Si con algo trato cada día, estos días, es con la vejez. La vejez de las personas, la vejez en las personas (que no es lo mismo), la debilidad de la carne, y no me refiero aquí a la lujúria. Me refiero a la mierda que es estar enfermo, y encima que el cuerpo no te responda.
Pero a lo que realmente me enfrento es al dilema que me supone, aunque sea como espectador, atiborrar a octogenarios de pastillas multicolores alargando sus minutos en esta vida terrenal, en muchos casos, contra su voluntad.
Quizás por mi formación cristiana, ya me planteaba el aspecto más místico de la muerte desde pequeña. Luego, de más mayor, ya me metí en temas de bioética, absorviendo de todos lados, a ver lo que me convencía más.
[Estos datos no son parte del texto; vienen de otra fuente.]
Background: an optimization exercise with open tools, aiming at small area, a short achievable clock period and few clock cycles. Do not read the settings as production practice.
Function was checked by simulation only, so behaviour that the tests miss may differ from the original.
No activity file was given, so power comes from the tool's default toggle rates.

File: config.mk
export PLATFORM = sky130hd
export DESIGN_NAME = CPU
export DESIGN_NICKNAME = CPU
export VERILOG_FILES = /design/flow/design.v
export SDC_FILE = /design/flow/constraint.sdc
export NUM_CORES = 4
export LEC_CHECK = 0
export CAP_MARGIN = 20
export CORE_MARGIN = 2
export CORE_UTILIZATION = 40
export PLACE_DENSITY = 0.6
export SLEW_MARGIN = 20
File: constraint.sdc
create_clock -name core_clock -period 10.0 [get_ports {clk}]
set_input_delay 2.0000 -clock core_clock [delete_from_list [all_inputs] [get_ports {clk}]]
set_output_delay 2.0000 -clock core_clock [all_outputs]
set_load 0.01 [all_outputs]
File: design.v
module CPU(
	input clk,
	input rst,
	output reg [15 : 0]PC,
	input  [31 : 0]instr,
	output [15 : 0]mem_addr,
	output [15 : 0]mem_data,
	output write,
	input  [15 : 0]mem_rdata,
	output [255 : 0]REGS,
	output halted
);
	reg [15 : 0] R [0 : 14];
	reg ZF, SF;
	reg halt_r, stuck_r;
	reg halt_p;                 
	reg [15 : 0] ras;           
	genvar gi;
	generate
		for (gi = 0; gi < 15; gi = gi + 1) begin : g_regs
			assign REGS[gi*16 +: 16] = R[gi];
		end
	endgenerate
	assign REGS[255 : 240] = 16'd0;
	assign halted = halt_r;
	reg        e_we;        
	reg        e_wmem;      
	reg        e_wsp;       
	reg        e_store;     
	reg        e_usesum;    
	reg        e_addrb;     
	reg        e_ret;       
	reg        e_setcc, e_sub;
	reg        e_usec;      
	reg        e_fa, e_fb;  
	reg        e_wa, e_wb;  
	reg [1 : 0] e_op;       
	reg [3 : 0] e_dst;
	reg [15 : 0] e_a, e_b, e_c;
	reg        m_we, m_wmem, m_wsp, m_store, m_ret;
	reg [3 : 0] m_dst;
	reg [15 : 0] m_addr, m_data, m_res;
	reg [15 : 0] w1;            
	assign mem_addr = m_addr;
	assign mem_data = m_data;
	assign write = m_store;
	wire [15 : 0] wv = m_wmem ? mem_rdata : m_res;
	wire flush = m_ret && (mem_rdata != m_data);
	wire [15 : 0] a_op = e_fa ? m_res : e_wa ? w1 : e_a;
	wire [15 : 0] b_op = e_fb ? m_res : e_wb ? w1 : e_b;
	wire [15 : 0] x = e_usec ? e_c : (a_op ^ {16{e_sub}});
	reg [15 : 0] sum, gk, pk, pp;
	integer j, d;
	always @(*) begin
		pp = x ^ b_op;
		gk = x & b_op;
		gk[0] = gk[0] | (pp[0] & e_sub);
		pk = pp;
		for (d = 1; d < 16; d = d * 2)
			for (j = 15; j >= d; j = j - 1) begin
				gk[j] = gk[j] | (pk[j] & gk[j - d]);
				pk[j] = pk[j] & pk[j - d];
			end
		sum = pp ^ {gk[14 : 0], e_sub};
	end
	wire [15 : 0] ab_x = a_op ^ b_op;
	wire add_zero = (ab_x == {a_op[14 : 0] | b_op[14 : 0], 1'b0});
	wire eq_zero = ab_x == 16'd0;
	reg  [15 : 0] v;
	always @(*) begin
		case (e_op)
			2'd0: v = sum;
			2'd1: v = x & b_op;
			2'd2: v = x ^ b_op;
			default: v = 16'd1;
		endcase
	end
	reg v_zero;
	always @(*) begin
		case (e_op)
			2'd0: v_zero = e_sub ? eq_zero : add_zero;
			2'd1: v_zero = (a_op & b_op) == 16'd0;
			2'd2: v_zero = eq_zero;
			default: v_zero = 1'b0;
		endcase
	end
	wire zf_l = e_setcc ? v_zero : ZF;
	wire [3 : 0] icode = instr[3 : 0];
	wire [3 : 0] ifun  = instr[7 : 4];
	wire [3 : 0] rA    = instr[11 : 8];
	wire [3 : 0] rB    = instr[15 : 12];
	wire [15 : 0] valC_r = instr[31 : 16];
	wire [15 : 0] valC_j = instr[23 : 8];
	wire i_halt  = icode == 4'd0;
	wire i_rrmov = icode == 4'd2;
	wire i_irmov = icode == 4'd3;
	wire i_rmmov = icode == 4'd4;
	wire i_mrmov = icode == 4'd5;
	wire i_opq   = icode == 4'd6;
	wire i_jxx   = icode == 4'd7;
	wire i_call  = icode == 4'd8;
	wire i_ret   = icode == 4'd9;
	wire i_push  = icode == 4'd10;
	wire i_pop   = icode == 4'd11;
	wire i_inv   = icode >= 4'd13;
	function e_hit;
		input [3 : 0] idx;
		begin
			e_hit = (e_we && !e_wmem && e_dst == idx) || (e_wsp && idx == 4'd4);
		end
	endfunction
	function m_hit;
		input [3 : 0] idx;
		begin
			m_hit = m_we && m_dst == idx && idx != 4'd4;
		end
	endfunction
	wire [15 : 0] s_eff = (m_we && m_dst == 4'd4) ? wv : m_wsp ? m_res : R[4];
	function [15 : 0] rd;
		input [3 : 0] idx;
		begin
			rd = (idx == 4'd15) ? 16'd0 : (idx == 4'd4) ? s_eff : R[idx];
		end
	endfunction
	wire [15 : 0] a_eff = rd(rA);
	wire [15 : 0] b_eff = rd(rB);
	wire use_a = i_rrmov || i_rmmov || i_opq || i_push;
	wire use_b = i_rmmov || i_mrmov || i_opq;
	wire use_s = i_push || i_pop || i_call || i_ret;
	wire e_load = e_we && e_wmem;
	wire stall = (e_load && ((use_a && e_dst == rA) || (use_b && e_dst == rB) ||
	                         (use_s && e_dst == 4'd4))) ||
	             (i_jxx && ifun == 4'd1 && e_setcc);
	wire run = !halt_r && !halt_p && !stuck_r;
	wire go  = run && !stall && !flush;    
	wire cond = (ifun == 4'd0) || (ifun == 4'd1 && SF) ||
	            (ifun == 4'd2 && zf_l) || (ifun == 4'd3 && !zf_l);
	wire [11 : 0] inc4 = PC[15 : 4] + 12'd1;
	wire [10 : 0] inc5 = PC[15 : 5] + 11'd1;
	wire [15 : 0] p16 = {inc4, PC[3 : 0]};
	wire [15 : 0] p32 = {inc5, PC[4 : 0]};
	wire [15 : 0] p8  = PC[3] ? {inc4, 1'b0, PC[2 : 0]} : {PC[15 : 4], 1'b1, PC[2 : 0]};
	wire [15 : 0] p24 = PC[3] ? {inc5, PC[4], 1'b0, PC[2 : 0]} : {inc4, 1'b1, PC[2 : 0]};
	reg  [15 : 0] valP;
	always @(*) begin
		case (icode)
			4'd2, 4'd6, 4'd10, 4'd11: valP = p16;
			4'd3, 4'd4, 4'd5:         valP = p32;
			4'd7, 4'd8:               valP = p24;
			default:                  valP = p8;
		endcase
	end
	wire [15 : 0] pc_next = i_ret ? ras :
	                        (i_call || (i_jxx && cond)) ? valC_j : valP;
	wire f_wmem = i_mrmov || i_pop;
	wire f_we = ((i_rrmov || i_irmov || i_opq) && rB != 4'd15) ||
	            (f_wmem && rA != 4'd15) || i_push || i_call || i_ret;
	wire [3 : 0] f_dst = (i_push || i_call || i_ret) ? 4'd4 : f_wmem ? rA : rB;
	reg [1 : 0] f_op;
	always @(*) begin
		if (i_opq)
			case (ifun)
				4'd0, 4'd1: f_op = 2'd0;
				4'd2: f_op = 2'd1;
				4'd3: f_op = 2'd2;
				default: f_op = 2'd3;
			endcase
		else
			f_op = 2'd0;
	end
	wire [15 : 0] f_b = (i_rmmov || i_mrmov || i_opq) ? b_eff :
	                    use_s ? s_eff : 16'd0;
	wire [15 : 0] f_c = (i_push || i_call) ? 16'hFFF8 : (i_pop || i_ret) ? 16'h0008 : valC_r;
	wire [15 : 0] f_a = i_call ? p24 : i_ret ? ras : a_eff;
	wire [15 : 0] wbus = rst ? 16'd0 : wv;
	integer k;
	always @(posedge clk) begin
		for (k = 0; k < 15; k = k + 1)
			if (rst || (m_we && m_dst == k))
				R[k] <= wbus;
			else if (k == 4 && m_wsp)
				R[k] <= m_res;
	end
	always @(posedge clk) begin
		if (rst) begin
			PC <= 16'd0;
			halt_r <= 1'b0;
			halt_p <= 1'b0;
			stuck_r <= 1'b0;
			ZF <= 1'b0;
			SF <= 1'b0;
			e_we <= 1'b0;
			e_wsp <= 1'b0;
			e_store <= 1'b0;
			e_usesum <= 1'b0;
			e_addrb <= 1'b0;
			e_ret <= 1'b0;
			e_setcc <= 1'b0;
			m_we <= 1'b0;
			m_wsp <= 1'b0;
			m_store <= 1'b0;
			m_ret <= 1'b0;
		end else begin
			if (e_setcc && !flush) begin
				ZF <= v_zero;
				SF <= v[15];
			end
			m_we <= e_we && !flush;
			m_wsp <= e_wsp && !flush;
			m_store <= e_store && !flush;
			m_ret <= e_ret && !flush;
			if (flush)
				PC <= mem_rdata;
			else if (go)
				PC <= pc_next;
			if (flush) begin
				halt_p <= 1'b0;
				stuck_r <= 1'b0;
			end else begin
				if (go && i_halt) begin
					if (e_we || e_wsp || e_store)
						halt_p <= 1'b1;
					else
						halt_r <= 1'b1;
				end
				if (halt_p)
					halt_r <= 1'b1;
				if (go && i_inv)
					stuck_r <= 1'b1;
			end
			e_we <= go && f_we;
			e_wsp <= go && i_pop;
			e_store <= go && (i_rmmov || i_push || i_call);
			e_usesum <= go && (i_rmmov || i_mrmov || i_push || i_call);
			e_addrb <= go && (i_pop || i_ret);
			e_ret <= go && i_ret;
			e_setcc <= go && i_opq;
		end
		if (i_call)
			ras <= p24;
		e_op <= f_op;
		e_sub <= i_opq && ifun == 4'd1;
		e_usec <= i_irmov || i_rmmov || i_mrmov || i_push || i_call || i_pop || i_ret;
		e_dst <= f_dst;
		e_wmem <= f_wmem;
		e_a <= f_a;
		e_fa <= use_a && e_hit(rA);
		e_fb <= ((i_rmmov || i_mrmov || i_opq) && e_hit(rB)) || (use_s && e_hit(4'd4));
		e_wa <= use_a && m_hit(rA);
		e_wb <= (i_rmmov || i_mrmov || i_opq) && m_hit(rB);
		w1 <= wv;
		e_b <= f_b;
		e_c <= f_c;
		m_dst <= e_dst;
		m_wmem <= e_wmem;
		m_res <= v;
		m_data <= a_op;
		m_addr <= e_addrb ? b_op : sum;
	end
endmodule
This is an optimization exercise on Yosys and OpenROAD, whose aim is small area, not a production implementation.
Only the layout flow was run in this run; the RTL was not checked for function there.

`flow/run.sh`:
```
#!/bin/bash
# synth_recipe.tcl (not shown) runs the flow's synth.tcl, then flattens the netlist and writes it again
# the make line also repeats each setting of config.mk as NAME=value (left out here)
make -C /OpenROAD-flow-scripts/flow DESIGN_CONFIG=/design/flow/config.mk WORK_HOME=/design/flow/orfs CLKGATE_MAP_FILE= SYNTH_SCRIPT=/design/flow/synth_recipe.tcl finish
```
`flow/config.mk`:
```
export PLATFORM = sky130hd
export DESIGN_NAME = cordic_sin_cos
export DESIGN_NICKNAME = cordic_sin_cos
export VERILOG_FILES = /design/flow/design.v
export SDC_FILE = /design/flow/constraint.sdc
export NUM_CORES = 4
export LEC_CHECK = 0
export CAP_MARGIN = 20
export CORE_MARGIN = 2
export CORE_UTILIZATION = 40
export SLEW_MARGIN = 20
```
`flow/constraint.sdc`:
```
create_clock -name core_clock -period 6.0 [get_ports {clk}]
set_input_delay 1.2000 -clock core_clock [delete_from_list [all_inputs] [get_ports {clk}]]
set_output_delay 1.2000 -clock core_clock [all_outputs]
set_load 0.01 [all_outputs]
```
This design comes from an exercise in tuning for small area, a short achievable clock period and few clock cycles per item on the open sky130 flow, not from production work.
RTL that was checked went through simulation tests only; none was proved equivalent to the original.
Only the layout flow was run in runs 2 to 6; the RTL was not checked for function there.

## design/flow/flow/run.sh

```bash
#!/bin/bash
set -euo pipefail
export BUFFER_PORTS_ARGS="-buffer_cell sky130_fd_sc_hd__buf_2"
bash standard.sh > standard.log 2>&1
```

## design/flow/standard.sh

```bash
#!/bin/bash
# synth_recipe.tcl (not shown) runs the flow's synth.tcl, then flattens the netlist and writes it again
# the make line also repeats each setting of config.mk as NAME=value (left out here)
make -C /OpenROAD-flow-scripts/flow DESIGN_CONFIG=/design/flow/config.mk WORK_HOME=/design/flow/orfs CLKGATE_MAP_FILE= SYNTH_SCRIPT=/design/flow/synth_recipe.tcl "${@:-finish}"
```

## design/flow/config.mk

```make
export PLATFORM = sky130hd
export DESIGN_NAME = initialization
export DESIGN_NICKNAME = initialization
export VERILOG_FILES = /design/flow/design.v
export SDC_FILE = /design/flow/constraint.sdc
export NUM_CORES = 4
export LEC_CHECK = 0
export CAP_MARGIN = 40
export CORE_MARGIN = 2
export CORE_UTILIZATION = 35
export CTS_CLUSTER_DIAMETER = 80
export CTS_CLUSTER_SIZE = 40
export GPL_ROUTABILITY_DRIVEN = 0
export SETUP_SLACK_MARGIN = 2.55
export SLEW_MARGIN = 40
```

## design/flow/constraint.sdc

```tcl
create_clock -name core_clock -period 5.0 [get_ports {clk}]
set_input_delay 1.0000 -clock core_clock [delete_from_list [all_inputs] [get_ports {clk}]]
set_output_delay 1.0000 -clock core_clock [all_outputs]
set_load 0.01 [all_outputs]
```

## design/flow/design.v

```verilog
`timescale 1ns/1ps
module sbox(
    input  [63:0] x0, x1, x2, x3, x4,
    output [63:0] n0, n1, n2, n3, n4,
    output [63:0] l0, l1, l2, l3, l4
    );
    assign n0 = x1 & ~(x4 ^ x2 ^ x0);
    assign l0 = x3 ^ x2 ^ x0;
    assign n1 = (x1 | x2 | x3) & ~(x1 & x2 & x3);
    assign l1 = x4 ^ x0;
    assign n2 = x4 & ~x3;
    assign l2 = ~(x2 ^ x1);
    assign n3 = (x4 ^ x3) & ~x0;
    assign l3 = x2 ^ x1 ^ x0;
    assign n4 = x1 & ~(x4 ^ x0);
    assign l4 = x4 ^ x3;
endmodule
`timescale 1ns / 1ps
module linear_sub(
    input  [63:0] n0, n1, n2, n3, n4,
    input  [63:0] l0, l1, l2, l3, l4,
    input  [63:0] k3, k4,
    output [63:0] o0, o1, o2, o3, o4
    );
    function [63:0] ror(input [63:0] x, input integer n);
        ror = (x >> n) | (x << (64 - n));
    endfunction
    function [63:0] sig(input [63:0] x, input integer a, input integer b);
        sig = x ^ ror(x, a) ^ ror(x, b);
    endfunction
    assign o0 = sig(n0, 19, 28) ^ sig(l0, 19, 28);
    assign o1 = sig(n1, 61, 39) ^ sig(l1, 61, 39);
    assign o2 = sig(n2, 1, 6)   ^ sig(l2, 1, 6);
    assign o3 = sig(n3, 10, 17) ^ (sig(l3, 10, 17) ^ k3);
    assign o4 = sig(n4, 7, 41)  ^ (sig(l4, 7, 41) ^ k4);
endmodule
`timescale 1ns / 1ps
module RND_Const(
    input  [63:0] x2_in,
    input  [3:0]  rnd,
    output [63:0] x2_out
);
    wire [3:0] hi = 4'd15 - rnd;
    assign x2_out = x2_in ^ {56'd0, hi, rnd};
endmodule
`timescale 1ns / 1ps
module Perm(
    input  [319:0] S,
    input  [3:0]   rnd,
    input  [63:0]  k3, k4,
    output [319:0] S_out
    );
    wire [63:0] x0, x1, x2, x3, x4;
    assign {x0, x1, x2, x3, x4} = S;
    wire [63:0] c2;
    RND_Const L1(.x2_in(x2), .rnd(rnd), .x2_out(c2));
    wire [63:0] n0, n1, n2, n3, n4, l0, l1, l2, l3, l4;
    sbox L2(.x0(x0), .x1(x1), .x2(c2), .x3(x3), .x4(x4),
            .n0(n0), .n1(n1), .n2(n2), .n3(n3), .n4(n4),
            .l0(l0), .l1(l1), .l2(l2), .l3(l3), .l4(l4));
    linear_sub L3(.n0(n0), .n1(n1), .n2(n2), .n3(n3), .n4(n4),
            .l0(l0), .l1(l1), .l2(l2), .l3(l3), .l4(l4), .k3(k3), .k4(k4),
            .o0(S_out[319:256]), .o1(S_out[255:192]), .o2(S_out[191:128]),
            .o3(S_out[127:64]), .o4(S_out[63:0]));
endmodule
`timescale 1ns / 1ps
module initialization(
    input [127:0] key,
    input [127:0] nonce,
    input clk,
    input rst,
    input start,
    output reg finish,
    output reg [319:0] state
 );
   localparam [63:0] IV = 64'h00001000808c0001;
   reg        busy;
   reg [3:0]  rnd;
   reg        last;    
   wire [127:0] kx = last ? key : 128'd0;
   wire [319:0] nxt;
   Perm P(.S(state), .rnd(rnd), .k3(kx[127:64]), .k4(kx[63:0]), .S_out(nxt));
   always @(posedge clk) begin
      if (rst) begin
         busy   <= 1'b0;
         finish <= 1'b0;
      end else if (start && !busy) begin
         busy   <= 1'b1;
         finish <= 1'b0;
      end else if (busy && last) begin
         busy   <= 1'b0;
         finish <= 1'b1;
      end
   end
   always @(posedge clk) begin
      if (busy) begin
         state <= nxt;
         rnd   <= rnd + 4'd1;
         last  <= (rnd == 4'd10);
      end else if (start) begin
         state <= {IV, key, nonce};
         rnd   <= 4'd0;
         last  <= 1'b0;
      end
   end
endmodule
```

==> results.py, run 1 <==
metrics = {
    "logic_synthesis": {
        "synthArstFlopShare_pct": 0,
        "yosysTopAreaCell": "edfxtp_1",
        "synthTopCellsByArea": "edfxtp_1 (32%), xnor2_1 (19%), ha_1 (7.7%)",
        "synthCells": 2800,
        "syn_avg_cell_area_um2": 11.06,
        "synth_edf_count": 325,
        "yosysWarnings": 2,
        "ys_seq_elements": 327,
        "ys_types": 34,
        "synth_fp_nets": 3250,
        "syn_area_um2": 30980,
        "synth_seq_area_share_pct": 31.64,
        "ys.flop_type": "edfxtp_1",
        "synth_top_area_share_pct": 31.51,
    },
    "sta": {
        "worst_pin_slew_ns": 0.9318,
        "clock_skew_ns": 0.02783,
        "relSlewSlack_pct": 37.43,
        "min_period_ns": 2.573,
        "fmax_mhz": 388.6,
        "rsz0062_at_grt": "true",
        "hold_viol_final": 0,
        "setup_violations": 0,
        "fin_ws_ns": 2.427,
        "hold_slack_ns": 0.5248,
        "drv_slew": 0,
        "fin_tns_setup_ns": 0,
        "fin_crit_sh_pct": 51.46,
    },
    "placement": {
        "port_buffers": 579,
        "dp_cells": 4502,
        "pre_cts_ws_ns": 2.078,
        "dp_hpwl_mm": 127.8,
    },
    "final_layout": {
        "register_area_um2": 9803,
        "layout.cells.most_common": "buf_2",
        "multi_input_area_um2": 22440,
        "final_cell_mix": "buf_2 (580), xnor2_1 (516), edfxtp_1 (325), nand2_1 (234), inv_1 (192)",
        "area_delta_synth_final_pct": 26.98,
        "nNetsFinal": 3893,
        "drive_above_1_share_pct": 33.11,
        "fin_cells": 4642,
        "nFillCells": 8509,
    },
    "job": {
        "max_cap_violations": 0,
    },
    "clocking": {
        "cts_buffers": 29,
        "clockBufferDepth": 3,
        "clkSinkCount": 327,
        "root_buffer": "clkbuf_16",
        "cts.clk_slew.worst_paths_ns": 0.08,
        "htreeDepth": 1,
        "cts_tree": "built",
        "clk_latency_ns": 0.63,
    },
    "hold_path": {
        "whs_endpoint": "finish$_SDFFE_PP0P_",
        "hp-class": "reg -> reg",
        "hold-path-cell-count": 2,
        "worstHoldStart": "finish$_SDFFE_PP0P_",
    },
    "setup_path": {
        "worstPathMaxFanout": 6,
        "r2r.worst_path.cells": 7,
        "criticalPathCategory": "reg -> reg",
        "r2r_slack_ns": 2.43,
        "start_kind": "flip-flop",
        "end_kind": "flip-flop",
        "r2r_start": "state[253]$_DFFE_PP_",
        "cp.required_ns": 5.49,
        "cp.arrival_ns": 3.06,
        "timing.rr.end": "state[253]$_DFFE_PP_",
    },
    "floorplanning": {
        "ios": 580,
        "die-area_um2": 90900,
        "start_util_pct": 35.16,
        "die_w_um": 301.5,
        "core-area_um2": 88100,
        "placementRows": 109,
        "die_h_um": 301.5,
    },
    "route": {
        "wl_met3_mm": 19.74,
        "num_vias": 24825,
        "ant_nets": 0,
        "dr_wl_met2_mm": 66.50,
        "drt_wl_total_mm": 153.6,
        "firstDrtPassIters": 6,
        "highest_layer": "met5",
        "vias_per_cell": 5.348,
        "route.detailed.drc": 0,
        "drt_iter0_markers": 2902,
        "m1WireLength_mm": 53.58,
        "routedWlPerCell_um": 33.09,
    },
    "grt": {
        "grt_max_degree": 93,
        "grt_overflow": 0,
        "antenna_found_initial": 33,
        "grt_pass1_vias": 23859,
        "grt_pass1_wl_mm": 202.2,
        "track_usage_pct": 32.82,
    },
    "outcome": {
        "status": "timing/DRC/antenna clean",
    },
}
## registers in the layout, summed over array words and instances (netlist names)
register / count
last: 1
rnd: 4
state: 320
finish: 1
busy: 1
## synth_stat cells, types with 2 or more instances
master / count
ha_1: 191
xnor2_2: 23
buf_1: 11
edfxtp_1: 325
and2_1: 15
or2_1: 5
mux2_4: 2
clkbuf_1: 44
or2_2: 11
xor3_1: 56
inv_1: 193
xor2_1: 222
mux2i_1: 121
o21ai_0: 44
dfxtp_1: 2
nand2_1: 234
buf_2: 16
nor2_1: 155
xor2_2: 11
mux2_2: 133
buf_4: 2
o21ai_1: 3
clkbuf_2: 3
a21oi_1: 125
nor2b_1: 63
o31ai_1: 3
nand2b_1: 7
xnor3_1: 100
xnor2_1: 675
## per-layer routing
metal,track usage (%),up-vias
met5,0,-
met4,22.73,36
met3,12.32,464
met2,49.68,1579
met1,38.47,12193
li1,-,10553
## area by class of cell
cell class | count | share of cell area [%]
sequential | 327 | 24.92
clock buffer | 34 | 1.893
multi-input combinational | 2204 | 57.04
clock inverter | 18 | 0.5281
timing repair buffer | 688 | 9.976
inverter | 193 | 1.851
tap | 1165 | 3.706
antenna | 13 | 0.08271
## through the flow
step	util (%)	area [um2]
5_1_grt	44.62	39310
4_1_cts	43.16	38020
6_report	44.64	39330
3_5_place_dp	40.70	35850
2_1_floorplan	-	30980
3_3_place_gp	40.09	35320
## worst max-delay path, cell delays in order (launching register included)
cell and delay, ns:
edfxtp_1 0.47, inv_1 0.09, ha_1 0.15, mux2i_1 0.11, xnor2_2 0.59, xnor2_1 0.19
xnor2_1 0.56, mux2_2 0.28
## cell families after synthesis
kind of cell / Yosys count / synth area share (%)
adders and majority gates: 191 / 7.715
DFF: 327 / 31.64
buffers and inverters: 269 / 3.361
muxes: 256 / 8.842
xor gates and xnor gates: 1087 / 38.72
and+or+nand+nor: 495 / 6.879
AOI/OAI and AO/OA: 175 / 2.852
Pero la verdad, ¿de qué me he dado cuenta? De que no sé nada… Pero creo que hay 3 observaciones de la gente mayor que más o menos se repiten:
1. Quieren una vida digna, no una muerte, porque la muerte les angustia e inquieta.
2. Una vida digna es indolora, autónoma y acompañada.
3. Si no la tienen, prefieren morir.
Y alegan que ya lo han vivido todo. Que sin fuerzas, ni amor, ni ganas, la vida no vale nada. Y no les faltará razón, que sabuesos son.
Un médico no es Dios, ni da ni quita la vida, pero estudia para ser ducho en interpretar sus signos y constantes y cuando el cuerpo ya no puede más, no está de más ayudarle a morir en paz y que cada uno le ponga el nombre que quiera.